Stefano Feltri per “Il Fatto Quotidiano”
“Fare ironia su questi micro interventi significa non avere il senso della democrazia”, ha detto ieri il ministro dell’Economia Giulio Tremonti nella conferenza stampa di fine anno. Eppure gli interventi previsti dalla Finanziaria – ormai noti come “legge mancia” – sono micro nei singoli importi, ma sommati valgono un massimo di 165 milioni di euro in tre anni, 105 subito relativi al 2009 (di questi ne vengono impiegati circa 103), poi 30 e 30 nel 2010 e 2011.
Regali di Natale, ciascuno di poche decine di migliaia di euro, che secondo Tremonti sono in perfetta sintonia con lo spirito della manovra e, anche se decisi dall’alto a Roma, con la tensione leghista al federalismo, visto che “i soldi vanno ai loro territori”. La trasparenza non è il punto di forza di questa “legge mancia”: si parte dalla legge Finanziaria, si arriva a 165 milioni di fondi stanziati nel 2008 che si frammentano in decine e decine di interventi la cui lista completa è stata appena pubblicata sul sito della Camera dei deputati, come allegato ai lavori della commissione Bilancio della seduta del 22 dicembre.
OPERE DI BENE. Una volta arrivati alla lista degli interventi, la prima cosa che si scopre è un torrente di denaro che arriva alla Chiesa, già finanziata dallo Stato con altre voci della spesa pubblica come l’otto per mille. Il primo intervento religioso che si incontra scorrendo le 47 pagine di tabelle riguarda l’arcidiocesi di Manfredonia-Vieste-San Giovanni Rotondo (la terra di padre Pio), a cui finiscono 400 mila euro nel 2009 per il “recupero ambientale degli immobili della curia vescovile” (integrati da 50.000 all’anno per i successivi due anni). Arrivano poi altri 100.000 in tre anni per la ma “manutenzione straordinaria di immobili e arredi della parrocchia Madonna del Carmine di Manfredonia”.
Qualche pagina dopo ci sono 100.000 euro per il “recupero ambientale e ristrutturazione della chiesa di san Francesco finalizzata allo sviluppo turistico” nel comune di Aversa (in provincia di Caserta).
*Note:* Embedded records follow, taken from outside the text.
### src/rtl/rr_arbiter8.sv
// Round-robin arbiter for 8 requesters with a registered one-hot grant.
// Optional hold-time limit with forced rotation when ARB_TIMEOUT_EN is defined.
module rr_arbiter8 #(
  parameter int MAX_HOLD = 16,
  parameter int CNT_W    = 5
) (
  input  logic       clk,
  input  logic       rst_n,
  input  logic [7:0] req,
  output logic [7:0] gnt,
  output logic [2:0] gnt_idx,
  output logic       gnt_valid,
  output logic       timeout
);

  typedef enum logic {IDLE, GRANT} state_t;

  state_t     state;
  logic [2:0] ptr;
  logic [7:0] others;
  logic [3:0] idle_pick;
  logic [3:0] next_pick;
  logic       forced;
  logic       release_now;

  function automatic logic [7:0] dec3to8(input logic [2:0] idx);
    return 8'h01 << idx;
  endfunction

  // Walk from the farthest offset back to the start so the nearest set bit wins.
  function automatic logic [3:0] find_first(input logic [7:0] r, input logic [2:0] start);
    logic [3:0] res;
    logic [2:0] idx;
    res = 4'b0000;
    for (int i = 7; i >= 0; i--) begin
      idx = start + 3'(i);
      if (r[idx]) res = {1'b1, idx};
    end
    return res;
  endfunction

`ifdef ARB_TIMEOUT_EN
  localparam logic [CNT_W-1:0] HOLD_LAST = CNT_W'(MAX_HOLD - 1);
  logic [CNT_W-1:0] hold_cnt;
  assign forced = req[gnt_idx] && (hold_cnt == HOLD_LAST) && (others != 8'h00);
`else
  logic [CNT_W-1:0] unused_cfg;
  assign unused_cfg = CNT_W'(MAX_HOLD);
  assign forced     = 1'b0;
`endif

  always_comb begin
    others      = req & ~dec3to8(gnt_idx);
    idle_pick   = find_first(req, ptr);
    next_pick   = find_first(others, gnt_idx + 3'd1);
    release_now = ~req[gnt_idx] | forced;
  end

  always_ff @(posedge clk or negedge rst_n) begin
    if (!rst_n) begin
      state     <= IDLE;
      ptr       <= 3'd0;
      gnt       <= 8'h00;
      gnt_idx   <= 3'd0;
      gnt_valid <= 1'b0;
      timeout   <= 1'b0;
`ifdef ARB_TIMEOUT_EN
      hold_cnt  <= '0;
`endif
    end else begin
      case (state)
        IDLE: begin
          timeout <= 1'b0;
          if (idle_pick[3]) begin
            state     <= GRANT;
            gnt_idx   <= idle_pick[2:0];
            gnt       <= dec3to8(idle_pick[2:0]);
            gnt_valid <= 1'b1;
`ifdef ARB_TIMEOUT_EN
            hold_cnt  <= '0;
`endif
          end
        end
        GRANT: begin
          if (release_now) begin
            // Hand over on the same edge so there is no idle bubble between holders.
            ptr     <= gnt_idx + 3'd1;
            timeout <= forced;
            if (next_pick[3]) begin
              gnt_idx   <= next_pick[2:0];
              gnt       <= dec3to8(next_pick[2:0]);
              gnt_valid <= 1'b1;
`ifdef ARB_TIMEOUT_EN
              hold_cnt  <= '0;
`endif
            end else begin
              state     <= IDLE;
              gnt       <= 8'h00;
              gnt_valid <= 1'b0;
            end
          end else begin
            timeout <= 1'b0;
`ifdef ARB_TIMEOUT_EN
            if (hold_cnt != HOLD_LAST) hold_cnt <= hold_cnt + CNT_W'(1);
`endif
          end
        end
        default: begin
          state     <= IDLE;
          gnt       <= 8'h00;
          gnt_valid <= 1'b0;
          timeout   <= 1'b0;
        end
      endcase
    end
  end

endmodule

### config.mk
export PLATFORM = sky130hd
export DESIGN_NAME = rr_arbiter8
export DESIGN_NICKNAME = d
export VERILOG_FILES = /design/src/rtl/rr_arbiter8.sv
export SDC_FILE = /design/constraint.sdc
export NUM_CORES = 1
export LEC_CHECK = 0
export ABC_AREA = 1
export CORE_UTILIZATION = 45
export DETAILED_ROUTE_END_ITERATION = 10
export HOLD_SLACK_MARGIN = 0.02
export MAX_ROUTING_LAYER = met4
export PLACE_DENSITY_LB_ADDON = 0.05
export SLEW_MARGIN = 20
export SYNTH_ARGS = -nofsm -noshare
export SYNTH_HDL_FRONTEND = slang
export SYNTH_SLANG_ARGS = --single-unit
### constraint.sdc
create_clock -name clk -period 6.7 [get_ports clk]
set_clock_uncertainty 0.05 [all_clocks]
set_input_delay 1.675 -clock clk [delete_from_list [all_inputs] [get_ports clk]]
set_output_delay 1.675 -clock clk [all_outputs]
set_load 0.02 [all_outputs]
==> summary.md, run 1 <==
| Metric | Value |
|---|---|
| Outcome | `finished, final reports clean` |
| CP most frequent cell | `nand3_1` |
| CTS Buf Count | `3` |
| Area growth from synthesis to layout | `10.5%` |
| CTS Sinks | `16` |
| H-tree depth | `1` |
| Synthesized area | `2460 µm²` |
| Grt ovf | `0` |
| RSZ-0062 raised after global routing | `no` |
| Post-CTS Setup Repair Bufs | `0` |
| # resized after CTS | `0` |
| Min cycle time layout | `3810 ps` |
| Core area | `5170 µm²` |
| Syn_nets | `428` |
| Final WS setup | `2890 ps` |
| Worst skew pair latency | `between 200 and 300 ps` |
| CP peak stage delay | `approximately 550 ps` |
| R2r worst-path depth | `12` |
| CTS Hold Bufs | `0` |
| Number of synthesized flops with an enable pin | `0` |
| Final ANT Viol Nets | `0` |
| Initial Util | `0.476` |
| Worst-case clock buffer depth | `2` |
| WL/cell | `13.0 µm` |
| WL final | `6420 µm` |
| Post-synthesis sequential area ratio | `0.163` |
| Max-cap violations | `0` |
| CP endpoint kind | `register` |
| Pin count of the biggest net entering global routing | `24` |
| CP Class | `primary input to register` |
| Root Driver | `clkbuf_8` |
| Cell row count | `26` |
| TritonCTS clock tree | `yes` |
| Chip height | `~76 µm` |
| Critical Path Start Type | `primary input` |
| DR iter-0 viols | `147` |
| Via-to-Cell Ratio | `5.30` |
| Max Clock Freq | `roughly 0.26 GHz` |
| Total Routing Usage GR | `0.240` |
| Most common cell in the netlist | `nand2_1` |
| # setup viols final | `0` |
| Antenna diode count | `0` |
| Place WS | `2660 ps` |
| CP Max Fanout | `17` |
| Critical Path RT | `between 6000 and 7000 ps` |
| Synth Flop Type | `dfrtp_1` |
| Synth area leaders | `nand2_1, dfrtp_1, nand3_1` |
| Post-Syn Instances | `408` |
| Yosys top cell area share | `0.198` |
| Post-synth cell types | `33` |
| Yosys Warn Count | `0` |
| Worst min-delay path class | `register to register` |
| Residual DRC | `0` |
| Die W | `76.0 µm` |
| Gp weighted congestion | `roughly 0.93` |
| Slew @ Worst Pin | `868 ps` |
| Top post-synthesis cells by count | `nand2_1, nand3_1, nor2_1, inv_1, nand3_2` |
| Post-DP HPWL | `5080 µm` |
| Crit-path cells | `clkdlybuf4s50_1 > nand2_1 > nand3_1 > nand3_1 > nand2_2 > nor2_1 > nand3_1 > o21ai_2 > nand2_2 > o21a_2 > o21ai_0 > o22ai_1` |
| Global-route wire length before repair | `11100 µm` |
| Crit path arrival time | `3890 ps` |
| Via count | `2615` |
| Hold path depth | `2` |
| DRT Pass-1 Iters | `4` |
| Initial antenna violation count | `0` |
| Register bit count reported by yosys | `16` |
| Relative slew margins | `0.421` |
| Final net count | `roughly 440` |
| Port bufs | `21` |
| I/O pin count | `23` |
| Filler Cell Count | `550` |
| Fin. Hold Viols | `0` |
| Max-slew violations | `0` |
| Synthesized area per cell | `6.04 µm²` |
| Die area | `just under 6000 µm²` |
| Slowest CP cell | `clkdlybuf4s50_1` |
| Vias in the first global route | `roughly 2400` |
| Ys async rst share | `1.00` |
| Setup TNS | `0 ps` |
| Most area-hungry cell type in the Yosys netlist | `nand2_1` |
| Clock-pin slew on the worst setup and hold paths | `70 ps` |
| Share of cells above drive strength 1 | `0.151` |
| Final period utilization | `0.569` |
[cells in the final DEF, fill, tap and decap left out, types with 2 or more instances in the layout]
master / netlist / routed
a31oi_1: 2 / 2
a21oi_2: 2 / 2
o21ai_0: 6 / 6
nand2_1: 130 / 130
o21ai_1: 2 / 2
inv_1: 35 / 35
xnor2_2: 4 / 4
inv_6: 2 / 2
nand2_4: 3 / 3
ha_1: 10 / 10
nand2_2: 16 / 16
o22ai_1: 2 / 2
nand3_1: 67 / 67
clkbuf_8: 0 / 4
inv_2: 7 / 7
a21oi_1: 15 / 15
clkdlybuf4s50_1: 0 / 21
nand3_2: 20 / 20
nor2_1: 45 / 45
dfrtp_1: 16 / 16
o21ai_2: 3 / 3
[cell type report]
class | instances | area [µm²] | share of cell area
Clock buffer | 4 | 55.1 | 0.0202
Inverter | 45 | 179 | 0.0658
Multi-Input combinational cell | 337 | 1790 | 0.657
Sequential cell | 16 | 400 | 0.147
Tap cell | 70 | 87.6 | 0.0322
Timing Repair Buffer | 21 | 210 | 0.0773
[registers in the layout, indices dropped and copies added, names as in the netlist]
register and count:
state 1, gnt_idx 3, gnt 8, ptr 3, gnt_valid 1
[critical path, delay by kind of cell]
kind	cells	cell delay, ps
buffers and inverters	1	550
and+or+nand+nor	7	1030
AOI/OAI and AO/OA	4	630
[layer usage]
layer / part of all wire / up-vias / track usage
li1: - / 1345 / -
met1: 0.49 / 1192 / 0.333
met2: 0.45 / 72 / 0.388
met3: 0.052 / 6 / 0.0144
met4: 0.0092 / 0 / 0.0462
met5: 0 / - / -
[metrics by stage]
step / hold slack [ps] / cells / instance area (µm²) / util
floorplan: 511 / 408 / 2460 / -
global route: 496 / 493 / 2720 / 0.526
finish: 467 / 493 / 2720 / 0.526
detailed placement: 455 / 489 / 2670 / 0.515
CTS: 473 / 493 / 2720 / 0.526
global placement: 460 / 489 / 2670 / 0.515
[worst paths after layout]
kind                            startpoint          to  slack (ps)
worst max-delay path                req[7]  gnt_idx[0]        2890
worst min-delay path                gnt[5]      gnt[5]         470
worst max register to register  gnt_idx[0]  gnt_idx[0]        3140
worst min register to register      gnt[5]      gnt[5]         470
max in group asynchronous            rst_n      ptr[1]        4340
min in group asynchronous            rst_n      gnt[7]        1800
[logic make-up (layout without fill, tap and decap cells)]
family / Yosys count / count (layout) / synth area share
other cells: 1 / 1 / 0.00152
simple gates: 284 / 284 / 0.551
xor+xnor: 6 / 6 / 0.0335
compound gates: 36 / 36 / 0.0889
buf+inv: 55 / 70 / 0.111
flops: 16 / 16 / 0.163
fa+ha+maj: 10 / 10 / 0.0508
Power of run 1 is left out: the tool's default activity adds up to more than one toggle a clock period on the data nets, which glitch-free logic cannot reach.
==> run 2: changes to the inputs <==
Clock period 6.7 ns to 3.09 ns, I/O delays scaled along.
==> summary.md, run 2 (synthesis results as in run 1) <==
| Metric | Value |
|---|---|
| WP buf/inv | `1 (unchanged)` |
| Vias in the first global route | `2430 (+1.3%)` |
| # resized after CTS | `0 (unchanged)` |
| Post-route cell area | `2810 µm² (+3.4%)` |
| Worst skew pair latency | `240 ps (about the same)` |
| Outcome | `finished, final reports clean` |
| Place WS | `115 ps (-2550 ps)` |
| Fin. Hold Viols | `0 (unchanged)` |
| Root Driver | `clkbuf_8` |
| R2r setup slk | `290 ps (-2850 ps)` |
| Most common cell after layout, fill and taps aside | `nand2_1` |
| Post-DP HPWL | `5260 µm (+3.5%)` |
| CP Class | `register to register` |
| Residual DRC | `0 (unchanged)` |
| Area growth from synthesis to layout | `14.2%` |
| RSZ-0062 raised after global routing | `no` |
| CP endpoint kind | `register` |
| R2r worst-path depth | `15 (+3)` |
| Crit-path cells | `ha_1 > ha_1 > xor2_1 > inv_1 > nand3_1 > nand2_2 > nor2_4 > nand2_1 > nand2_1 > a21oi_2 > a21oi_2 > nand2_1 > nor2_1 > nor2_1 > nor2_1` |
| Max-slew violations | `0 (unchanged)` |
| Setup TNS | `0 ps (unchanged)` |
| CTS Buf Count | `3 (unchanged)` |
| CP peak stage delay | `450 ps (-100 ps)` |
| Gp weighted congestion | `0.888 (-4.5%)` |
| WL final | `6430 µm (about the same)` |
| Final WS setup | `294 ps (-2600 ps)` |
| Total Routing Usage GR | `0.241 (+0.00151)` |
| CP Max Fanout | `4 (-13)` |
| Critical Path RT | `3220 ps (-3560 ps)` |
| WL/cell | `12.7 µm (-2.3%)` |
| Worst min-delay path class | `register to register` |
| Slowest CP cell | `dfrtp_1` |
| Max Clock Freq | `0.358 GHz` |
| Global-route wire length before repair | `11300 µm (+1.5%)` |
| Post-CTS Setup Repair Bufs | `0 (unchanged)` |
| Share of cells above drive strength 1 | `0.177 (+0.0257)` |
| Critical Path Start Type | `register` |
| Endpoint, Worst Hold | `gnt[4]` |
| Core area | `5170 µm² (unchanged)` |
| Pin count of the biggest net entering global routing | `17 (-29%)` |
| Hold path depth | `2 (unchanged)` |
| Crit path arrival time | `2930 ps (-960 ps)` |
| DRT Pass-1 Iters | `5 (+1)` |
| Initial antenna violation count | `0 (unchanged)` |
| R2r startpoint | `gnt_idx[0]` |
| Initial Util | `0.476 (unchanged)` |
| Antenna diode count | `0 (unchanged)` |
| DR iter-0 viols | `182 (+24%)` |
| Slew @ Worst Pin | `729 ps (-139 ps)` |
| Chip height | `76.0 µm (unchanged)` |
| Hold Slack | `459 ps (-8.24 ps)` |
| Min cycle time layout | `2800 ps` |
| Placed instance area | `2760 µm² (+3.7%)` |
| Port bufs | `21 (unchanged)` |
| Worst Hold Launch | `gnt[4]` |
| Via count | `2632 (+0.65%)` |
| I/O pin count | `23 (unchanged)` |
| Clock-pin slew on the worst setup and hold paths | `60 ps (about the same)` |
| Register name with the most flops | `gnt` |
| CTS Sinks | `16 (unchanged)` |
| Max-cap violations | `0 (unchanged)` |
| Reg2reg end | `gnt[5]` |
| Final net count | `457 (+2.9%)` |
| Largest register FFs | `8 (unchanged)` |
| Kind of cell adding the most delay to the critical path | `simple AND/OR/NAND/NOR gates` |
| Die area | `5770 µm² (unchanged)` |
| Commonest cells after routing, fill and taps aside | `nand2_1, nand3_1, nor2_1, inv_1, clkdlybuf4s50_1` |
| Cell row count | `26 (unchanged)` |
| Final ANT Viol Nets | `0 (unchanged)` |
| Worst-case clock buffer depth | `2 (unchanged)` |
| Grt ovf | `0 (unchanged)` |
| Via-to-Cell Ratio | `5.21 (-1.7%)` |
| Die W | `76.0 µm (unchanged)` |
| H-tree depth | `1 (unchanged)` |
| Final period utilization | `0.905` |
| Largest regs | `gnt (8), gnt_idx (3), ptr (3)` |
| Relative slew margins | `0.512 (+0.0913)` |
| TritonCTS clock tree | `yes` |
| # setup viols final | `0 (unchanged)` |
| CTS Hold Bufs | `0 (unchanged)` |
[run 2: through the flow]
step	util	instances
5_1_grt	0.544	505
2_1_floorplan	-	408
4_1_cts	0.542	505
3_5_place_dp	0.534	502
3_3_place_gp	0.534	502
6_report	0.544	505
[run 2: worst max path at each step]
stage          startpoint   endpoint  slack [ps]  cells after the start
2_1_floorplan  gnt_idx[0]  gnt_valid         340                     15
3_3_place_gp       req[3]     gnt[4]         120                     18
3_5_place_dp       req[3]     gnt[0]         110                     18
4_1_cts        gnt_idx[0]     gnt[3]         200                     16
5_1_grt        gnt_idx[0]     gnt[5]         0.2                     17
6_report       gnt_idx[0]     gnt[5]         290                     15
[run 2: tightest hold or removal path, delay by kind of cell, from the launching register on]
family,cells,cell delay (ps)
DFF,1,340
and+or+nand+nor,2,130
[run 2: per-layer routing]
layer / part of all wire / GRT usage
met1: 0.50 / 0.342
met2: 0.44 / 0.385
met3: 0.060 / 0.0204
met4: 0.0019 / 0.0327
met5: 0 / -
[run 2: area by class of cell]
type                    instances  area (µm²)
fillers                       520        2360
flip-flops and latches         16         400
inverters                      45         179
multi-input cells             337        1800
repair buffers                 34         308
clock buffers                   3        41.3
well taps                      70        87.6
Power of run 2 is left out for the same reason.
L’aggettivo “ambientale” si spiega con la necessità di giustificare il ricorso a un fondo che, almeno nella sua origine, doveva servire a finanziare la tutela dell’ambiente e la promozione del territorio.
L’elenco del sostegno a edifici in senso lato religiosi è lunghissimo: dalla chiesa medievale di Centola, a Salerno, dove servono 50.000 euro per “incremento flussi turistici”, al seminario diocesano San Giovanni Bosco di Castellamare di Stabia a cui ne toccano 110.000 per i “lavori di ristrutturazione ostello della gioventù Monte Faito per la formazione dei ragazzi”.